Not really, or at least, not if I understand what you mean. This
code, for instance:
var Thingy = Class.create({
initialize: function(name)
{
this.name = name;
},
showName: function()
{
alert("this.name = " + this.name);
},
doSomething: function()
{
(function(){
alert("this.name = " + this.name);
})();
}
});
If I call it like this:
var t;
t = new Thingy('Fred');
t.showName();
t.doSomething();
...first alerts "this.name = Fred" (from showName) and then "this.name
= " (from doSomething). The closure inside doSomething() does not
inherit "this" from the scope in which it's called, so "this" is
"window" within it. Like all other functions, "this" is determined by
*how* it's called, not where.
Granted closures do inherit other aspects of context (in-scope vars
and such), so if that's what you mean, I take your point. But I think
that's a bit apples and oranges.
> I think you should use simple example in like mine in API Docs to
> illustrate it's not intuitive.
Just my two pennies worth, but it worked the way *I* expected it to.

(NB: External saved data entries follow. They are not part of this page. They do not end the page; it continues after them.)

`config.mk`:
```
export PLATFORM = sky130hd
export DESIGN_NAME = compare_arbiter
export DESIGN_NICKNAME = d
export VERILOG_FILES = /design/src/rtl/compare_arbiter.sv
export SDC_FILE = /design/constraint.sdc
export NUM_CORES = 1
export LEC_CHECK = 0
export BUFFER_PORTS_ARGS = -buffer_cell sky130_fd_sc_hd__buf_4
export CAP_MARGIN = 20
export CORE_MARGIN = 2
export CORE_UTILIZATION = 40
export CTS_CLUSTER_DIAMETER = 200
export DETAILED_ROUTE_END_ITERATION = 10
export GPL_TIMING_DRIVEN = 0
export PLACE_DENSITY = 0.71
export SLEW_MARGIN = 5
export SYNTH_ARGS = -nofsm -noshare
export SYNTH_HDL_FRONTEND = slang
export SYNTH_SLANG_ARGS = --single-unit
```
`constraint.sdc`:
```
create_clock -name clk -period 5 [get_ports clk]
set_clock_uncertainty 0.2 [all_clocks]
set_input_delay 0.25 -clock clk [delete_from_list [all_inputs] [get_ports clk]]
set_output_delay 0.25 -clock clk [all_outputs]
set_load 0.005 [all_outputs]
```
`src/rtl/compare_arbiter.sv`:
```
// Round-robin arbiter sharing one equality comparator among NUM_REQ requesters.
// One compare in flight at a time: IDLE grants, CMP evaluates, RESP holds the result until taken.
module compare_arbiter #(
    parameter int DATA_WIDTH = 32,
    parameter int NUM_REQ    = 4,
    parameter int ID_W       = ($clog2(NUM_REQ) > 0) ? $clog2(NUM_REQ) : 1
) (
    input  logic                          clk,
    input  logic                          rst_n,
    input  logic [NUM_REQ-1:0]            req_valid,
    input  logic [NUM_REQ*DATA_WIDTH-1:0] req_a,
    input  logic [NUM_REQ*DATA_WIDTH-1:0] req_b,
    output logic [NUM_REQ-1:0]            req_ready,
    output logic                          rsp_valid,
    output logic                          rsp_eq,
    output logic [ID_W-1:0]               rsp_id,
    input  logic                          rsp_ready,
    output logic                          busy
);

    typedef enum logic [1:0] {
        IDLE = 2'd0,
        CMP  = 2'd1,
        RESP = 2'd2
    } state_t;

    state_t                state;
    state_t                state_nxt;
    logic [ID_W-1:0]       rr_ptr;
    logic [ID_W-1:0]       grant_idx;
    logic [ID_W-1:0]       ptr_nxt;
    logic [NUM_REQ-1:0]    grant_onehot;
    logic                  grant_any;
    logic                  accept;
    logic [DATA_WIDTH-1:0] a_reg;
    logic [DATA_WIDTH-1:0] b_reg;
    logic [ID_W-1:0]       id_reg;
    logic [DATA_WIDTH-1:0] a_arr [NUM_REQ];
    logic [DATA_WIDTH-1:0] b_arr [NUM_REQ];

    for (genvar g = 0; g < NUM_REQ; g++) begin : g_unpack
        assign a_arr[g] = req_a[g*DATA_WIDTH +: DATA_WIDTH];
        assign b_arr[g] = req_b[g*DATA_WIDTH +: DATA_WIDTH];
    end

    // First valid requester at or after rr_ptr, wrapping past the top index.
    always_comb begin
        int cand;
        cand         = 0;
        grant_any    = 1'b0;
        grant_idx    = '0;
        grant_onehot = '0;
        for (int i = 0; i < NUM_REQ; i++) begin
            cand = int'(rr_ptr) + i;
            if (cand >= NUM_REQ) begin
                cand = cand - NUM_REQ;
            end
            if (!grant_any && req_valid[cand[ID_W-1:0]]) begin
                grant_any                    = 1'b1;
                grant_idx                    = cand[ID_W-1:0];
                grant_onehot[cand[ID_W-1:0]] = 1'b1;
            end
        end
    end

    always_comb begin
        req_ready = '0;
        if (rst_n && (state == IDLE)) begin
            req_ready = grant_onehot;
        end
    end

    assign accept = grant_any && (state == IDLE) && |(req_valid & req_ready);
    assign busy   = (state != IDLE);

    always_comb begin
        ptr_nxt = '0;
        if (grant_idx != ID_W'(NUM_REQ - 1)) begin
            ptr_nxt = grant_idx + ID_W'(1);
        end
    end

    always_ff @(posedge clk or negedge rst_n) begin
        if (!rst_n) begin
            state <= IDLE;
        end else begin
            state <= state_nxt;
        end
    end

    always_comb begin
        state_nxt = state;
        case (state)
            IDLE:    if (accept) state_nxt = CMP;
            CMP:     state_nxt = RESP;
            RESP:    if (rsp_ready) state_nxt = IDLE;
            default: state_nxt = IDLE;
        endcase
    end

    // The pointer advances only on an actual accept, so idle cycles keep the rotation position.
    always_ff @(posedge clk or negedge rst_n) begin
        if (!rst_n) begin
            rr_ptr    <= '0;
            a_reg     <= '0;
            b_reg     <= '0;
            id_reg    <= '0;
            rsp_valid <= 1'b0;
            rsp_eq    <= 1'b0;
            rsp_id    <= '0;
        end else begin
            case (state)
                IDLE: begin
                    if (accept) begin
                        a_reg  <= a_arr[grant_idx];
                        b_reg  <= b_arr[grant_idx];
                        id_reg <= grant_idx;
                        rr_ptr <= ptr_nxt;
                    end
                end
                CMP: begin
                    rsp_eq    <= (a_reg == b_reg);
                    rsp_id    <= id_reg;
                    rsp_valid <= 1'b1;
                end
                RESP: begin
                    if (rsp_ready) begin
                        rsp_valid <= 1'b0;
                    end
                end
                default: begin
                    rsp_valid <= 1'b0;
                end
            endcase
        end
    end

endmodule
```
**After elaboration in Yosys (flattened, before gate mapping)**

Index checks and enable logic that the tools add are counted.

- Word-level logic and storage cells: 105
- Flip-flop bits (word level): 74
- Output and inout bits: 9
- Input bits: 263

- Bitwise logic cells: 6
- Magnitude comparators: 13
- Reduce and logical (&&, ||, !) cells: 19
- Equality and inequality tests: 6
- Muxes and demuxes: 45
- $add $sub $neg: 8

Operators by type and width:

| kind | number |
|---|---|
| 32-bit binary-select mux with 2-bit select | 2 |
| 32-bit 2-to-1 mux | 4 |
| 32-bit == test | 1 |
| 2-bit 2-to-1 mux | 11 |
| 4-bit 2-to-1 mux | 5 |
| 1-bit 2-to-1 mux | 13 |
| 3-bit greater-or-equal comparator (second input constant) | 4 |
| 2-bit by 3-bit less-than comparator with 1-bit output (second input constant) | 4 |
| 4-bit bitwise OR | 3 |
| 1-bit logical AND | 10 |
| 1-bit binary-select mux with 2-bit select | 4 |
| 1-bit demux with 2-bit select | 4 |
| 2-bit by 1-bit greater-or-equal comparator with 1-bit output (second input constant) | 4 |
| 2-bit by 1-bit subtractor with 2-bit output (second input constant) | 4 |
| 2-bit by 2-bit adder with 3-bit output (second input constant) | 2 |
| 2-bit inequality test (second input constant) | 3 |
| 2-bit case mux with 3 select lines | 1 |
| 2-bit AND reduction | 3 |
| 4-bit bitwise AND | 1 |
| 4-bit OR reduction | 1 |
| 2-bit by 1-bit adder with 3-bit output (second input constant) | 1 |
| 2-bit by 3-bit greater-or-equal comparator with 1-bit output (second input constant) | 1 |
| 1-bit zero test | 3 |
| 2-bit inverter with 3-bit output | 1 |
| other kinds (7) | 7 |

**Logic depth before layout (Yosys ltp)**

Gate-level depths: netlist (run 1).

- Word-level depth: 20
- Gate-level depth with buffers: 14
- Mapped depth without buffers: 10

**Worst setup path after synthesis (run 1)**

No wires, ideal clock.

- Path type: flip-flop to flip-flop
- From: register rr_ptr[0]
- To: register rr_ptr[1]
- Stages on the path, launching flop included: 12
- Setup slack: 1063 ps
- Arrival: 3609 ps
- Clock period less this slack: 3937 ps
- Cells stage by stage: dfrtp_1 -> clkbuf_1 -> inv_1 -> ha_1 -> clkbuf_1 -> mux2i_1 -> mux2i_1 -> a211o_1 -> a221o_1 -> o41ai_4 -> buf_4 -> mux2_1

- Longest elaborated chain between the ends: 19
- Elaborated cells between the ends (all ways): 73

Ends and longest elaborated chain:

| element | line | RTL |
|---|---|---|
| start: declaration | 29 | `logic [ID_W-1:0] rr_ptr;` |
| start signal: assignment | 118 | `rr_ptr <= ptr_nxt;` |
| branches (longest 19 deep; another with 2-bit by 1-bit adder with 3-bit output) | n/a |  |

Several ways; the timed one is not identified. The select of a mux whose other input is x is not followed.
A chain may end at the register's enable or synchronous reset.

**Worst setup path after layout (run 1)**

- From: register rr_ptr[0]
- To: register rr_ptr[0]

- Elaborated cells between the ends (all ways): 73

RTL lines:

| element | line | RTL |
|---|---|---|
| branches (longest 13 deep; another with 2-bit by 1-bit adder with 3-bit output) | n/a |  |
| 2-bit 2-to-1 mux * | 58 | `if (!grant_any && req_valid[cand[ID_W-1:0]]) begin` |
| net grant_idx[1] | 30 | `logic [ID_W-1:0] grant_idx;` |
| 2-bit inequality test * | 78 | `if (grant_idx != ID_W'(NUM_REQ - 1)) begin` |
| 2-bit 2-to-1 mux * | 78 |  |

Mark *: on every way through the listed nets, which the timed path passes. The select of a mux whose other input is x is not followed.

==> results.ini, run 1 <==
[setup_path]
required_ns=5.06
crit_path_start_kind=flip-flop
path_cells=clkbuf_1 -> inv_1 -> ha_1 -> clkbuf_1 -> nor3_1 -> o21ai_0 -> nand2_1 -> o31ai_2 -> clkbuf_2 -> clkbuf_1 -> inv_1 -> ha_1 -> or3_1 -> o21ai_1
critPathCaptureType=flip-flop
crit_type=reg -> reg
rrSetupSlack_ns=0.40
cp_num_cells=14
cp_num_buf_inv=6
slowest_stage=o31ai_2
timing.rr.start=rr_ptr[0]
critPathTopFamily=buffers and inverters
cp_slowest_stage_delay_ns=0.58
crit_fanout=10
cp_common_cell=clkbuf_1
r2r_cells=14
rr_endpoint=rr_ptr[0]
crit_arrival_ns=4.66

[worst_hold_path]
min-delay-start=req_b[90]
hold_class=in -> reg
holdPathStages=3
min_to=b_reg[26]

[run_status]
outcome=finished clean

[cells_and_area]
mostFrequentLayoutCells=278 x buf_4, 204 x nand2_1, 74 x dfrtp_1
area_growth_pct=45.5
diodes=0
final_common_cell=buf_4
final_util_pct=59.5
drive_above_1_share_pct=29.9
layout.nets=1286
postLayoutCellArea_um2=8230

[floorplanning]
core-area_um2=13800
fp-row-count=43
dieHeight_um=123
fp.dieArea_um2=15100
initial_utilization_pct=40.9
io_pins=272
fp.dieW_um=123

[clock_tree]
clkLatencyLatePin_ns=0.33
cts_tree=done
cts_max_level=3
cts_buffers=9
clk_path_buf_depth=2
clock-sinks=74
clk_pin_slew_ns=0.06
root_buffer=clkbuf_16

[synthesis]
syn_area_per_cell_um2=7.72
yosysUniqueCellTypes=42
ys.flop_type=dfrtp_1
synth_cells=732
syn_nets=1003
yosysWarnings=0
syn_area_um2=5650
ys_async_sr_fraction_pct=100
synth_seq_cells=74
synth-edff-count=0
ys_seq_area_share_pct=32.8

[sta]
tns_ns=0
fin_ws_ns=0.397
fmax_mhz=217
setup_viol=0
slew_headroom_pct=34.2
tightestPinTransition_ns=0.987
fin_crit_sh_pct=92.1
finalMaxSlewViolations=0
hold_viol=0
min_period_ns=4.60
rsz0062_at_grt=false

[power_and_ir_drop]
vdd_drop_max_mv=0.290
leakage_nw=4.06
cellPowerDensity_nw_per_um2=643
p_total_mw=5.29

[place]
place_ws_ns=0.131
place_hpwl_mm=17.6
portBuffers=269
gp_congestion=0.941
post_dp_cell_area_um2=7900

[routing]
route.detailed.drc=0
dr.pass1.iters=5
first_iter_violations=374
dr_total_vias=6425
viasPerCell=5.36
avgRoutedWirePerCell_um=18.4
ant_nets=0
routed_wirelength_mm=22.1

[run]
max-cap-violations=0

[global_routing]
antenna_found_initial=0
grt_pass1_vias=6307
grt_pass1_wl_mm=33.4
overflow=0
grt_use_total_pct=29.3
grt_max_degree=76

==> cell families (layout without fill, tap and decap cells) <==
group | count (synthesis) | after routing | share of synthesized area (%)
buffers and inverters | 72 | 359 | 5.29
multiplexers | 12 | 12 | 2.28
adder cells (fa/ha/maj) | 8 | 8 | 1.77
AND/OR/NAND/NOR | 365 | 365 | 31.2
AO/OA/AOI/OAI | 169 | 169 | 21.7
XOR/XNOR | 32 | 32 | 4.96
flip-flops | 74 | 74 | 32.8
==> power breakdown <==
part           internal (mW)  switching, mW
combinational           1.38           2.12
sequential             0.902          0.259
clock                  0.383          0.252
total                   2.66           2.63
==> repair_timing <==
action                                 CTS  global route
setup endpoints to repair                0            68
hold buffers                             2             0
setup buffers                            0             2
endpoints found under the hold margin   75             0
resized for setup                        0            11
==> layout make-up <==
class	count	area [µm²]
Fill cell	1346	5600
Multi-Input combinational cell	586	3510
Timing Repair Buffer	273	2050
Sequential cell	74	1850
Buffer	62	268
Clock buffer	10	229
Tap cell	180	225
Clock inverter	5	56.3
Inverter	9	33.8
==> worst max path at each step <==
| stage | from | endpoint | slack (ns) |
|---|---|---|---|
| final | rr_ptr[0] | rr_ptr[0] | 0.40 |
| after global routing | rr_ptr[0] | a_reg[5] | 0.05 |
| after CTS | rr_ptr[0] | rr_ptr[0] | 0.08 |
| after detailed placement | rr_ptr[0] | rr_ptr[0] | 0.13 |
| after global placement | rr_ptr[0] | rr_ptr[0] | 0.07 |
| after floorplan | rr_ptr[0] | rr_ptr[1] | 1.06 |
==> cell usage after synthesis, types with 2 or more instances <==
master | instances | area share [%]
nand2_1 | 204 | 14
dfrtp_1 | 74 | 33
and3_1 | 66 | 7.3
and2_1 | 65 | 7.2
o31ai_1 | 65 | 8.6
a211oi_1 | 64 | 8.5
clkbuf_1 | 53 | 3.5
xnor2_1 | 17 | 2.6
xor2_1 | 15 | 2.3
o21ai_0 | 13 | 1.2
a21oi_1 | 11 | 0.97
inv_1 | 9 | 0.60
ha_1 | 8 | 1.8
buf_4 | 7 | 0.93
nor2_1 | 6 | 0.40
mux2i_1 | 5 | 0.89
nand4_1 | 5 | 0.55
nor3_1 | 5 | 0.44
mux2_2 | 4 | 0.80
nor4_1 | 4 | 0.44
a22oi_1 | 3 | 0.40
mux2_1 | 3 | 0.60
nor3b_1 | 3 | 0.40
a221oi_1 | 2 | 0.31
and3b_1 | 2 | 0.31
buf_2 | 2 | 0.18
o21ai_1 | 2 | 0.18
==> stage by stage <==
stage,instances,hold WS (ns)
2_1_floorplan,732,-0.246
3_3_place_gp,1181,0.252
3_5_place_dp,1181,0.262
4_1_cts,1198,0.0467
5_1_grt,1199,0.0620
6_report,1199,0.0506
==> per-layer routing <==
metal	global-route usage (%)	part of all wire (%)
met2	48.9	48
met1	39.3	43
met5	0	0
met3	5.26	7.6
met4	7.33	1.8
==> worst min-delay path: stages <==
cell and delay, ns:
buf_4 0.08, a211oi_1 0.05, o31ai_1 0.17
No activity file was read; power rests on OpenSTA's default activity.
==> run 2, diff against run 1 <==
- REMOVE_ABC_BUFFERS: unset -> 1
==> run 2 against run 1 <==
Net effect:
- non-clock buffer count down 43
- clock power down 8.7%
- fmax up 0.98%
- global-route usage down 5.5 points
- setup slack better by 0.044 ns
- sequential share of layout area down 0.20 points
- combinational power down 2%
- first-iteration DRC count down 0.53%
- register-to-register slack better by 0.04 ns
==> results.ini, run 2 (synthesis results as in run 1) <==
[routing]
dr.pass1.iters=4  ; -1
first_iter_violations=372  ; -0.53%
ant_nets=0  ; unchanged
avgRoutedWirePerCell_um=15.6  ; -15%
routed_wirelength_mm=18.0  ; -19%
viasPerCell=5.15  ; -3.8%
dr_total_vias=5946  ; -7.5%
route.detailed.drc=0  ; unchanged

[setup_path]
cp_slowest_stage_delay_ns=0.68  ; +0.10 ns
crit_path_start_kind=flip-flop
critPathLaunch=rr_ptr[0]
timing.rr.start=rr_ptr[0]
endpoint=a_reg[1]
rrSetupSlack_ns=0.44  ; +0.04 ns
crit_type=reg -> reg
required_ns=5.03  ; -0.03 ns
slowest_stage=dfrtp_1
path_cells=inv_1 -> ha_1 -> mux2i_1 -> mux2i_1 -> a211o_1 -> a221o_1 -> o41ai_4 -> buf_6 -> buf_8 -> buf_6 -> nand2_1 -> o31ai_1
critPathCaptureType=flip-flop
crit_fanout=18  ; +8
r2r_cells=12  ; -2
crit_arrival_ns=4.59  ; -0.07 ns
rr_endpoint=a_reg[1]

[cells_and_area]
postLayoutCellArea_um2=8300  ; +0.90%
mostFrequentLayoutCells=271 x buf_4, 204 x nand2_1, 74 x dfrtp_1
final_common_cell=buf_4
drive_above_1_share_pct=31.8  ; +1.9 points
multiInputGateArea_um2=3530  ; +0.57%
layout.nets=1243  ; -3.3%
regArea_um2=1850  ; unchanged
fillCellCount=1329  ; -1.3%
diodes=0  ; unchanged
area_growth_pct=46.8
final_util_pct=60.0  ; +0.53 points
layout.cells.non_filler=1154  ; -3.8%

[power_and_ir_drop]
p_switching_mw=2.32  ; -12%
pwr-share-comb_pct=66.9  ; +0.8 points
power.internal_mw=2.82  ; +5.8%
cellPowerDensity_nw_per_um2=619  ; -3.8%
p_total_mw=5.13  ; -3.0%
vdd_drop_max_mv=0.294  ; +1.2%
pwr-share-clk_pct=11.3  ; -0.7 points
p_sw_share_pct=45.1  ; -4.6 points
leakage_nw=4.11  ; +1.2%
pwr-share-seq_pct=21.8  ; about the same

[global_routing]
grt_pass1_wl_mm=28.3  ; -15%
grt_use_total_pct=23.8  ; -5.5 points
overflow=0  ; unchanged
grt_max_degree=76  ; unchanged
grt_pass1_vias=5740  ; -9.0%
antenna_found_initial=0  ; unchanged

[sta]
fin_crit_sh_pct=91.2  ; -0.89 points
setup_viol=0  ; unchanged
slew_headroom_pct=47.1  ; +13 points
min_period_ns=4.56  ; -0.0445 ns
hold_ws_ns=0.0179  ; -0.0327 ns
finalMaxSlewViolations=0  ; unchanged
hold_viol=0  ; unchanged
fin_ws_ns=0.441  ; +0.0445 ns
rsz0062_at_grt=false
tightestPinTransition_ns=0.790  ; -0.197 ns
tns_ns=0  ; unchanged
fmax_mhz=219  ; +0.98%

[run_status]
outcome=finished clean

[clock_tree]
root_buffer=clkbuf_16
clkLatencyLatePin_ns=0.33  ; about the same
cts_resized=0  ; unchanged
clk_path_buf_depth=2  ; unchanged
cts_tree=done
clk_pin_slew_ns=0.05  ; about the same
cts_max_level=3  ; unchanged
clock-sinks=74  ; unchanged
cts_buffers=9  ; unchanged

[floorplanning]
io_pins=272  ; unchanged
fp-row-count=43  ; unchanged
core-area_um2=13800  ; unchanged
dieHeight_um=123  ; unchanged
initial_utilization_pct=40.9  ; unchanged
fp.dieArea_um2=15100  ; unchanged
fp.dieW_um=123  ; unchanged

[place]
post_dp_cell_area_um2=8000  ; +1.3%
place_hpwl_mm=14.0  ; -21%
place_ws_ns=0.504  ; +0.372 ns
portBuffers=271  ; +0.74%
dp_cells=1139  ; -3.6%
gp_congestion=0.880  ; -6.4%

[worst_hold_path]
holdPathStages=3  ; unchanged
hold_class=in -> reg

[run]
max-cap-violations=0  ; unchanged

## run 2: cell types whose count changed in the layout (fill, tap and decap cells not counted), sizes merged
cell / before / now
buf: 281 / 291
clkbuf: 62 / 13
clkinv: 3 / 0
clkinvlp: 1 / 0
bufinv: 1 / 0
dlygate4sd3: 2 / 1
## run 2: worst min path at each step
| stage | endpoint | from | slack [ns] |
|---|---|---|---|
| 3_5_place_dp | id_reg[1] | id_reg[1] | 0.27 |
| 6_report | rsp_valid | rsp_ready | 0.02 |
| 3_3_place_gp | id_reg[0] | id_reg[0] | 0.26 |
| 2_1_floorplan | a_reg[0] | rst_n | -0.25 |
| 5_1_grt | rsp_valid | rsp_ready | 0.03 |
| 4_1_cts | rsp_valid | rsp_ready | 0.008 |
## run 2: power by group through the flow
stage,Sequential (mW),Clock (mW),Combinational [mW]
6_report,1.12,0.580,3.43
3_3_place_gp,1.13,0,2.96
3_5_place_dp,1.13,0,3.46
5_1_grt,1.16,0.622,3.86
2_1_floorplan,1.09,0,2.40
4_1_cts,1.12,0.599,3.47
## run 2: worst max-delay path, delay by kind of cell (launching register included)
family	cells	cell delay, ns
fa+ha+maj	1	0.56
flops	1	0.68
simple gates	1	0.07
compound gates	4	1.39
mux	2	0.64
buf+inv	4	0.91
## run 2: layout make-up
class                      instances  share of cell area [%]
multi-input combinational        586                    42.5
tap                              180                    2.71
clock buffer                      13                    3.14
timing repair buffer             292                    28.9
sequential                        74                    22.3
inverter                           9                   0.437
## run 2: routing by layer
metal  up-vias  wire (µm)  global-route usage (%)
met5         -          0                       0
met4         0        340                    7.40
met3        22       1050                    4.38
met2       174       8910                    39.0
met1      2706       7700                    32.0
li1       3044          -                       -
## run 2: timing repair
item | in CTS | in global routing
endpoints found under the hold margin | 74 | 0
hold buffers | 1 | 0
setup buffers | 0 | 0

I haven't been using Prototype that long and I remember not being
surprised by this, because it worked the way functions in general
work: I didn't explicitly supply a context, and it got the global
object. So I found it "intuitive" and would be surprised if it were
something else without me telling it to be. Just FWIW.
--
T.J. Crowder
tj / crowder software / com
On Oct 17, 2:53 pm, Tomasz Kalkosiński <[EMAIL PROTECTED]>
wrote:
> On Oct 17, 3:44 pm, kangax <[EMAIL PROTECTED]> wrote:
>
> > Sorry, that's just a poor wording on our side : /
> > By "preserve scope it would have anyway" it was probably meant that a
> > function is not explicitly "bound" to any object.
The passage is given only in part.